Jak ustalili śledczy w Radomskiej Spółdzielni Mieszkaniowej mogło dojść do ustawienia przetargu związanego z wyłonieniem firmy sprzątającej.
- Śledztwo dotyczy byłego prezesa spółdzielni Pawła G. Mężczyzna ten w toku śledztwa został zatrzymany. Usłyszał zarzuty dotyczące przyjęcia korzyści majątkowej w zamiana za wybór oferty firmy, która była prowadzona przez Patrycję B. zmowy przetargowej oraz oszustwa na szkodę spółdzielni poprzez wejście w porozumienie z jednym z wykonawców, który nie spełniał warunków niezbędnych do udzielenia zamówienia publicznego. Po przesłuchaniu podejrzanego prokuratura wystąpiła do sądu z wnioskiem o tymczasowe aresztowanie podejrzanego. Mimo, że sąd uznał, że istnieje prawdopodobieństwo popełnienia przestępstwa nie zastosował tymczasowego aresztu. W tej sprawie prokuratura złożyła zażalenie. W toku śledztwa zarzuty usłyszały dwie osoby jest to Patrycja B., która prowadziła działalność gospodarczą i ona usłyszała zarzut byłemu prezesowi obietnicy korzyści majątkowej.
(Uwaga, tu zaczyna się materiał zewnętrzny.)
### config.mk
export PLATFORM = sky130hd
export DESIGN_NAME = char_stream_framer
export DESIGN_NICKNAME = d
export VERILOG_FILES = /design/src/rtl/char_stream_pkg.sv /design/src/rtl/sync_fifo.sv /design/src/rtl/char_stream_framer.sv
export SDC_FILE = /design/constraint.sdc
export NUM_CORES = 1
export LEC_CHECK = 0
export ABC_AREA = 1
export CAP_MARGIN = 15
export CORE_MARGIN = 4
export CORE_UTILIZATION = 60
export CTS_CLUSTER_DIAMETER = 80
export DETAILED_ROUTE_END_ITERATION = 8
export HOLD_SLACK_MARGIN = 0.03
export PLACE_DENSITY = 0.78
export REMOVE_ABC_BUFFERS = 1
export SYNTH_ARGS = -nofsm -noshare
export SYNTH_HDL_FRONTEND = slang
export SYNTH_HIERARCHICAL = 1
export SYNTH_SLANG_ARGS = --single-unit
### constraint.sdc
create_clock -name clk -period 5.4 [get_ports clk]
set_input_delay 1.35 -clock clk [delete_from_list [all_inputs] [get_ports clk]]
set_output_delay 1.35 -clock clk [all_outputs]
set_load 0.03 [all_outputs]
### src/rtl/char_stream_pkg.sv
// Shared constants, FSM state type and byte classification for the character
// stream framer.
package char_stream_pkg;

    localparam logic [7:0] ASCII_CR  = 8'h0D;
    localparam logic [7:0] ASCII_LF  = 8'h0A;
    localparam logic [7:0] ASCII_SP  = 8'h20;
    localparam logic [7:0] ASCII_DEL = 8'h7F;

    typedef enum logic [1:0] {
        S_IDLE,
        S_WORD,
        S_DROP
    } framer_state_t;

    // Printable ASCII is 0x20..0x7E inclusive.
    function automatic logic is_printable(input logic [7:0] c);
        return (c >= ASCII_SP) && (c < ASCII_DEL);
    endfunction

    function automatic logic is_terminator(input logic [7:0] c);
        return (c == ASCII_CR) || (c == ASCII_LF);
    endfunction

endpackage

### src/rtl/sync_fifo.sv
// Single-clock FIFO with a registered occupancy counter. Full/empty are derived
// from the level so that in_ready upstream never depends combinationally on
// in_valid. The read port is a combinational look at the head entry.
module sync_fifo #(
    parameter int unsigned WIDTH = 8,
    parameter int unsigned DEPTH = 8
) (
    input  logic                     clk,
    input  logic                     reset,
    input  logic                     wr_en,
    input  logic [WIDTH-1:0]         wr_data,
    input  logic                     rd_en,
    output logic [WIDTH-1:0]         rd_data,
    output logic                     full,
    output logic                     empty,
    output logic [$clog2(DEPTH):0]   level
);

    localparam int unsigned AW = $clog2(DEPTH);
    localparam int unsigned LW = AW + 1;

    logic [WIDTH-1:0] mem [DEPTH];
    logic [AW-1:0]    wr_ptr;
    logic [AW-1:0]    rd_ptr;
    logic [LW-1:0]    level_q;
    logic             push;
    logic             pop;

    assign full    = (level_q == LW'(DEPTH));
    assign empty   = (level_q == '0);
    assign level   = level_q;
    assign push    = wr_en && !full;
    assign pop     = rd_en && !empty;
    assign rd_data = mem[rd_ptr];

    // Storage write; contents are don't-care until the level says otherwise.
    always_ff @(posedge clk) begin
        if (push) begin
            mem[wr_ptr] <= wr_data;
        end
    end

    // Pointers wrap naturally (DEPTH is a power of 2); level tracks occupancy.
    always_ff @(posedge clk or negedge reset) begin
        if (!reset) begin
            wr_ptr  <= '0;
            rd_ptr  <= '0;
            level_q <= '0;
        end else begin
            if (push) begin
                wr_ptr <= wr_ptr + AW'(1);
            end
            if (pop) begin
                rd_ptr <= rd_ptr + AW'(1);
            end
            if (push && !pop) begin
                level_q <= level_q + LW'(1);
            end else if (pop && !push) begin
                level_q <= level_q - LW'(1);
            end
        end
    end

endmodule

### src/rtl/char_stream_framer.sv
// Input stage of the password checker: buffers upstream ASCII bytes in a FIFO,
// drains one per cycle, frames words on CR/LF, drops non-printables and caps each
// word at MAX_LEN forwarded characters.
// Optional feature: define CASE_FOLD_EN to forward 'A'..'Z' as lowercase.
module char_stream_framer
    import char_stream_pkg::*;
#(
    parameter int unsigned DEPTH   = 8,
    parameter int unsigned MAX_LEN = 63
) (
    input  logic                     clk,
    input  logic                     reset,
    input  logic                     in_valid,
    input  logic [7:0]               in_data,
    output logic                     in_ready,
    input  logic                     hold,
    output logic                     en,
    output logic [7:0]               data_out,
    output logic                     word_end,
    output logic [5:0]               word_len,
    output logic                     word_ovf,
    output logic [$clog2(DEPTH):0]   fifo_level
);

    localparam logic [5:0] MaxLen = 6'(MAX_LEN);

    logic          fifo_full;
    logic          fifo_empty;
    logic [7:0]    head_byte;
    logic          pop;
    logic [7:0]    fwd_byte;
    framer_state_t state;
    logic [5:0]    count;

    assign in_ready = !fifo_full;
    assign pop      = !fifo_empty && !hold;

    sync_fifo #(
        .WIDTH (8),
        .DEPTH (DEPTH)
    ) u_fifo (
        .clk     (clk),
        .reset   (reset),
        .wr_en   (in_valid),
        .wr_data (in_data),
        .rd_en   (!hold),
        .rd_data (head_byte),
        .full    (fifo_full),
        .empty   (fifo_empty),
        .level   (fifo_level)
    );

    // Byte as it will appear on data_out; folding does not affect classification.
    always_comb begin
        fwd_byte = head_byte;
`ifdef CASE_FOLD_EN
        if (head_byte >= 8'h41 && head_byte <= 8'h5A) begin
            fwd_byte = head_byte + 8'h20;
        end
`endif
    end

    // Classify the popped byte, advance the framing FSM and register all outputs.
    always_ff @(posedge clk or negedge reset) begin
        if (!reset) begin
            state    <= S_IDLE;
            count    <= '0;
            en       <= 1'b0;
            data_out <= '0;
            word_end <= 1'b0;
            word_len <= '0;
            word_ovf <= 1'b0;
        end else begin
            en       <= 1'b0;
            word_end <= 1'b0;
            if (pop) begin
                if (is_terminator(head_byte)) begin
                    // Terminators in S_IDLE are swallowed so CRLF / blank lines stay silent.
                    if (state != S_IDLE) begin
                        word_end <= 1'b1;
                        word_len <= count;
                        word_ovf <= (state == S_DROP);
                        count    <= '0;
                        state    <= S_IDLE;
                    end
                end else if (is_printable(head_byte)) begin
                    if (count < MaxLen) begin
                        en       <= 1'b1;
                        data_out <= fwd_byte;
                        count    <= count + 6'd1;
                        state    <= S_WORD;
                    end else begin
                        // Count saturates; excess characters only mark the overflow.
                        state <= S_DROP;
                    end
                end
            end
        end
    end

endmodule

==> results.sh, run 1 <==
export IMPL_synth_area_sq_um=4620
export IMPL_peakVddDrop_uv=216
export IMPL_hpwlAfterDp_microns=6110
export IMPL_gp_congestion=0.858
export IMPL_clk_path_buf_depth=2
export IMPL_netSwitchingPower_uw=1130
export IMPL_r2r_end="data_out[0]$_DFFE_PN0P_"
export IMPL_grt_max_degree=67
export IMPL_grt_pass1_wl_microns=14200
export IMPL_finalWorstSetupSlack_ns=2.22
export IMPL_max_freq_mhz=314
export IMPL_p_clk_frac=0.175
export IMPL_tightest_slew_ns=1.10
export IMPL_tritoncts="yes"
export IMPL_start_util=0.626
export IMPL_htree_levels=3
export IMPL_ioPinCount=34
export IMPL_setup_violations=0
export IMPL_post_route_period_util=0.589
export IMPL_port_buffers=33
export IMPL_gr_usage_all_layers=0.207
export IMPL_synthAdderAreaFrac=0.0206
export IMPL_clkTransAtPathRegs_ns=0.09
export IMPL_yosysWarnings=6
export IMPL_cp_max_fo=5
export IMPL_worstSetupStartpointType="flip-flop"
export IMPL_grt_setup_unrepaired="no"
export IMPL_globalRoute_totalOverflow=0
export IMPL_routed_via_density=5.06
export IMPL_slowest_delay_ns=0.67
export IMPL_min_from="data_out[7]$_DFFE_PN0P_"
export IMPL_die_y_microns=95.7
export IMPL_cp_end_kind="output port"
export IMPL_outcome="finished clean"
export IMPL_synth_cells=502
export IMPL_ant_nets=0
export IMPL_instances_no_fill=638
export IMPL_synth_cell_types=30
export IMPL_grt_pass1_vias=2986
export IMPL_yosys_area_share_simple=0.267
export IMPL_cp_data_required_time_ns=4.05
export IMPL_switching_share=0.413
export IMPL_insertion_delay_ns=0.35
export IMPL_critical_path_buf_inv_count=3
export IMPL_postSynthAreaPerCell_sq_um=9.20
export IMPL_layout_nets=553
export IMPL_final_max_slew_viol_count=0
export IMPL_rrSetupSlack_ns=2.51
export IMPL_synth_seq_cells=99
export IMPL_p_int_uw=1610
export IMPL_synth_compound_area_frac=0.0149
export IMPL_cts_buffers=9
export IMPL_crit_chain="nor2_1 > nand3_1 > inv_1 > inv_1 > clkdlybuf4s50_1"
export IMPL_antenna_cells=0
export IMPL_leakage_uw=0.00241
export IMPL_cts_resized=0
export IMPL_numPlacedInstances=621
export IMPL_synth_xor_area_share=0.0171
export IMPL_cp_top_family="buffers and inverters"
export IMPL_cts_num_sinks=99
export IMPL_drc=0
export IMPL_fin_crit_ns=3.18
export IMPL_cp_slowest_cell="clkdlybuf4s50_1"
export IMPL_via_count=3229
export IMPL_crit_path_start="u_fifo/level[1]$_DFFE_PN0P_"
export IMPL_ff2ff_path_depth=13
export IMPL_cp_common_cell="inv_1"
export IMPL_relSlewSlack=0.264
export IMPL_fin_skew_ns=0.00765
export IMPL_powerDensity_nw_per_um2=528
export IMPL_drive_above_1_share=0.0705
export IMPL_post_cts_setup_buffers=0
export IMPL_root_buffer="clkbuf_8"
export IMPL_firstDrtPassIters=5
export IMPL_finalHoldViolCount=0
export IMPL_pre_cts_ws_ns=2.01
export IMPL_hold_class="flip-flop to flip-flop"
export IMPL_finalPower_uw=2740
export IMPL_routed_wl_microns=8690
export IMPL_cp_depth=5
export IMPL_core_area_sq_um=7370
export IMPL_antenna_found_initial=0
export IMPL_worstPathArrival_ns=1.83
export IMPL_place_area_sq_um=4970
export IMPL_reg2reg_from="u_fifo/rd_ptr[0]$_DFFE_PN0P_"
export IMPL_endpoint="in_ready"
export IMPL_seq_area_frac_synth=0.606
export IMPL_synthMuxAreaShare=0
export IMPL_cts_hold_buffers=0
export IMPL_syn2layout_area_growth_pct=12.4
export IMPL_p_comb_frac=0.399
export IMPL_fin_area_sq_um=5190
export IMPL_synth_top_family_by_area="simple AND/OR/NAND/NOR gates"
export IMPL_drtIter0Drc=231
export IMPL_placement_rows=31
export IMPL_die_area_sq_um=9160
export IMPL_p_seq_frac=0.425
export IMPL_drv_cap=0
export IMPL_critical_path_class="flip-flop to output port"
export IMPL_fin_tns_setup_ns=0
export IMPL_routedWlPerCell_microns=13.6
export IMPL_fp_dieW_microns=95.7
-- stage by stage --
stage,hold slack (ns),util
5_1_grt,0.494,0.704
3_5_place_dp,0.458,0.675
3_3_place_gp,0.452,0.675
4_1_cts,0.476,0.704
6_report,0.478,0.704
2_1_floorplan,0.464,-
-- synth_stat cells, drive strengths merged --
cell	number	area share
nand2	195	0.16
inv	62	0.051
or2	1	0.0014
ha	6	0.016
nand4	1	0.0014
xnor2	5	0.0095
clkbuf	1	0.00081
o21ai	10	0.015
xor2	4	0.0076
and2	1	0.0019
dfrtp	35	0.19
fa	1	0.0043
nor3	9	0.011
edfxtp	64	0.42
nand3	15	0.021
buf	13	0.022
nor2	79	0.068
-- registers in the layout, indices dropped and copies added, names as in the netlist --
signal and count:
state 2, u_fifo/mem 64, u_fifo/level 4, en 1
u_fifo/wr_ptr 3, u_fifo/rd_ptr 3, word_ovf 1, word_end 1
count 6, word_len 6, data_out 8
-- cell families (layout without fill, tap and decap cells) --
kind of cell	after synthesis	in the layout
adders and majority gates	7	7
and+or+nand+nor	301	301
DFF	99	99
buffers and inverters	76	113
AOI/OAI and AO/OA	10	10
xor gates and xnor gates	9	9
-- worst reg2reg max path, cell delays in order (launching register included) --
cell	delay, ns
dfrtp_2	1.08
nor2_1	0.14
nor2_1	0.13
nand2_1	0.10
nand2_1	0.08
nand2_1	0.05
nand2_1	0.12
nor2_1	0.07
nor3_2	0.17
nand2_2	0.10
nor2_2	0.39
inv_2	0.19
nand2_1	0.12
o21ai_2	0.05
-- power by group through the flow --
stage	clock [uW]	combinational (uW)	sequential (uW)
finish	480	1090	1170
global placement	0	1050	1170
CTS	490	1090	1160
global route	522	1250	1190
detailed placement	0	1090	1180
floorplan	0	702	1220
-- layout make-up --
cell class,count,area (sq um)
clock buffer,14,199
timing repair buffer,35,343
clock inverter,2,13.8
sequential,99,2800
inverter,62,238
multi-input combinational,327,1470
tap,99,124
fill,570,2180
-- layout by cell type, fill, tap and decap left out, drive strengths merged --
cell           synthesis  final
xnor2                  5      5
xor2                   4      4
clkdlybuf4s50          0     33
clkinv                 0      2
fa                     1      1
dfrtp                 35     35
nand3                 15     15
o21ai                 10     10
nor2                  79     79
clkbuf                 1     14
ha                     6      6
nor3                   9      9
and2                   1      1
buf                   13      2
nand4                  1      1
or2                    1      1
inv                   62     62
nand2                195    195
edfxtp                64     64
-- worst min-delay path by stage --
stage | cells after the start | slack [ns] | endpoint
floorplan | 2 | 0.46 | count[5]$_DFFE_PN0P_
global placement | 2 | 0.45 | word_len[4]$_DFFE_PN0P_
detailed placement | 2 | 0.46 | data_out[7]$_DFFE_PN0P_
CTS | 2 | 0.48 | data_out[7]$_DFFE_PN0P_
global route | 2 | 0.49 | data_out[7]$_DFFE_PN0P_
finish | 2 | 0.48 | data_out[7]$_DFFE_PN0P_
-- routing by layer --
layer	share of wire	GRT usage
met5	0	0
met1	0.44	0.281
met3	0.056	0.0266
met4	0.012	0.0664
met2	0.49	0.349
Note: power is estimated with default switching activity, not from simulation.
==> run 2: changes to the inputs <==
Settings changed: CORE_UTILIZATION 60 to 53, PLACE_DENSITY 0.78 to 0.73.
Clock period 5.4 ns to 2.8 ns, I/O delays scaled along.
==> results.sh, run 2 (synthesized netlist as in run 1, its figures left out) <==
export IMPL_die_area_sq_um=10300
export IMPL_clk_path_buf_depth=2
export IMPL_fp_dieW_microns=101
export IMPL_largest_register_ffs=64
export IMPL_ant_nets=0
export IMPL_clkTransAtPathRegs_ns=0.09
export IMPL_slowest_delay_ns=0.58
export IMPL_tightest_slew_ns=0.443
export IMPL_leakage_uw=0.00248
export IMPL_routed_via_density=4.86
export IMPL_via_count=3195
export IMPL_cp_top_family="buffers and inverters"
export IMPL_fin_area_sq_um=5300
export IMPL_cp_end_kind="output port"
export IMPL_finalHoldViolCount=0
export IMPL_top_usage_layer="met2"
export IMPL_critical_path_class="flip-flop to output port"
export IMPL_grt_pass1_vias=2947
export IMPL_gp_congestion=0.761
export IMPL_drtIter0Drc=123
export IMPL_final_max_slew_viol_count=0
export IMPL_cts_buffers=9
export IMPL_cts_resized=0
export IMPL_numPlacedInstances=641
export IMPL_finalWorstSetupSlack_ns=0.317
export IMPL_crit_chain="nor2_1 > nand3_1 > inv_1 > inv_1 > clkdlybuf4s50_1"
export IMPL_max_freq_mhz=403
export IMPL_globalRoute_totalOverflow=0
export IMPL_hold_class="flip-flop to flip-flop"
export IMPL_fin_crit_ns=2.48
export IMPL_outcome="finished clean"
export IMPL_layout_nets=566
export IMPL_ioPinCount=34
export IMPL_drive_above_1_share=0.0888
export IMPL_worstPathArrival_ns=1.78
export IMPL_grt_setup_unrepaired="no"
export IMPL_pre_cts_ws_ns=0.165
export IMPL_setup_violations=0
export IMPL_drc=0
export IMPL_worstSetupStartpointType="flip-flop"
export IMPL_cp_data_required_time_ns=2.10
export IMPL_routed_wl_microns=8270
export IMPL_min_path_cells=2
export IMPL_whs_endpoint="word_len[4]$_DFFE_PN0P_"
export IMPL_syn2layout_area_growth_pct=14.8
export IMPL_fin_tns_setup_ns=0
export IMPL_routedWlPerCell_microns=12.6
export IMPL_grt_pass1_wl_microns=13600
export IMPL_use_met1=0.208
export IMPL_powerDensity_nw_per_um2=1010
export IMPL_min_from="word_len[4]$_DFFE_PN0P_"
export IMPL_layout_common_cells="nand2_1 (191), nor2_1 (77), edfxtp_1 (64), inv_1 (59), dfrtp_1 (35)"
export IMPL_antenna_found_initial=0
export IMPL_antenna_cells=0
export IMPL_hpwlAfterDp_microns=5650
export IMPL_place_area_sq_um=5100
export IMPL_post_route_period_util=0.887
export IMPL_placement_rows=33
export IMPL_use_met2=0.297
export IMPL_fillers=688
export IMPL_drv_cap=0
export IMPL_cp_common_cell="inv_1"
export IMPL_ff2ff_path_depth=14
export IMPL_grt_use_met3=0.0289
export IMPL_tritoncts="yes"
export IMPL_port_buffers=33
export IMPL_start_util=0.554
export IMPL_critical_path_buf_inv_count=3
export IMPL_grt_max_degree=67
export IMPL_cts_num_sinks=99
export IMPL_cts_hold_buffers=0
export IMPL_instances_no_fill=657
export IMPL_r2r_end="data_out[0]$_DFFE_PN0P_"
export IMPL_core_area_sq_um=8340
export IMPL_final_common_cell="nand2_1"
export IMPL_cp_slowest_cell="clkdlybuf4s50_1"
export IMPL_root_buffer="clkbuf_8"
export IMPL_die_y_microns=101
export IMPL_firstDrtPassIters=4
export IMPL_rrSetupSlack_ns=0.56
export IMPL_cp_max_fo=5
export IMPL_reg2reg_from="u_fifo/rd_ptr[0]$_DFFE_PN0P_"
export IMPL_post_cts_setup_buffers=0
export IMPL_gr_usage_all_layers=0.172
export IMPL_relSlewSlack=0.705
export IMPL_whs_ns=0.475
export IMPL_largest_registers="u_fifo/mem x64, data_out x8"
export IMPL_insertion_delay_ns=0.36
export IMPL_htree_levels=3
export IMPL_peakVddDrop_uv=444
export IMPL_fin_skew_ns=0.00954
export IMPL_largest_register="u_fifo/mem"
run 2: stage by stage:
step / power (uW) / util
2_1_floorplan: 3710 / -
3_3_place_gp: 4380 / 0.611
3_5_place_dp: 4470 / 0.611
4_1_cts: 5390 / 0.635
5_1_grt: 5780 / 0.635
6_report: 5340 / 0.635
run 2: how the worst max path moves through the flow:
stage	to	cells after the start	start	slack, ns
floorplan	data_out[0]$_DFFE_PN0P_	13	u_fifo/rd_ptr[0]$_DFFE_PN0P_	0.05
CTS	in_ready	5	u_fifo/level[0]$_DFFE_PN0P_	0.29
global route	in_ready	5	u_fifo/level[0]$_DFFE_PN0P_	0.20
finish	in_ready	5	u_fifo/level[0]$_DFFE_PN0P_	0.32
detailed placement	u_fifo/level[3]$_DFFE_PN0P_	11	hold	0.16
global placement	u_fifo/level[3]$_DFFE_PN0P_	11	hold	0.24
run 2: worst min-delay path: stages (launching register included):
cell and delay (ns):
dfrtp_1 0.35, nand2_1 0.05, nand2_1 0.04
run 2: where the power goes:
part / switching, uW / leakage [uW] / internal [uW]
clock: 466 / 0.000105 / 447
sequential: 177 / 0.00103 / 1870
combinational: 1530 / 0.00134 / 845
run 2: final cells by class:
type                    instances  area [sq um]  area share
clock buffers                  14           189      0.0356
multi-input cells             327          1470       0.278
inverters                      62           238      0.0449
repair buffers                 48           455      0.0859
clock inverters                 2          15.0     0.00283
well taps                     105           131      0.0248
flip-flops and latches         99          2800       0.528
run 2: per-layer routing:
layer  share of wire  up-vias
li1                -     1637
met1            0.43     1476
met2            0.50       61
met3           0.042       21
met4           0.028        0
met5               0        -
Trzecim z podejrzanych jest Zbigniew P., który usłyszał zarzut pomocnictwa do tego przestępstwa. Wobec tych dwóch podejrzanych zastosowano poręczenia majątkowe i dozór policyjny. Nie mogą oni opuszczać kraju - wyjaśnia Agnieszka Borkowska rzecznik radomskiej prokuratury.
Śledztwo nadal jest w toku. Podejrzanym grozi do 8 lat więzienia.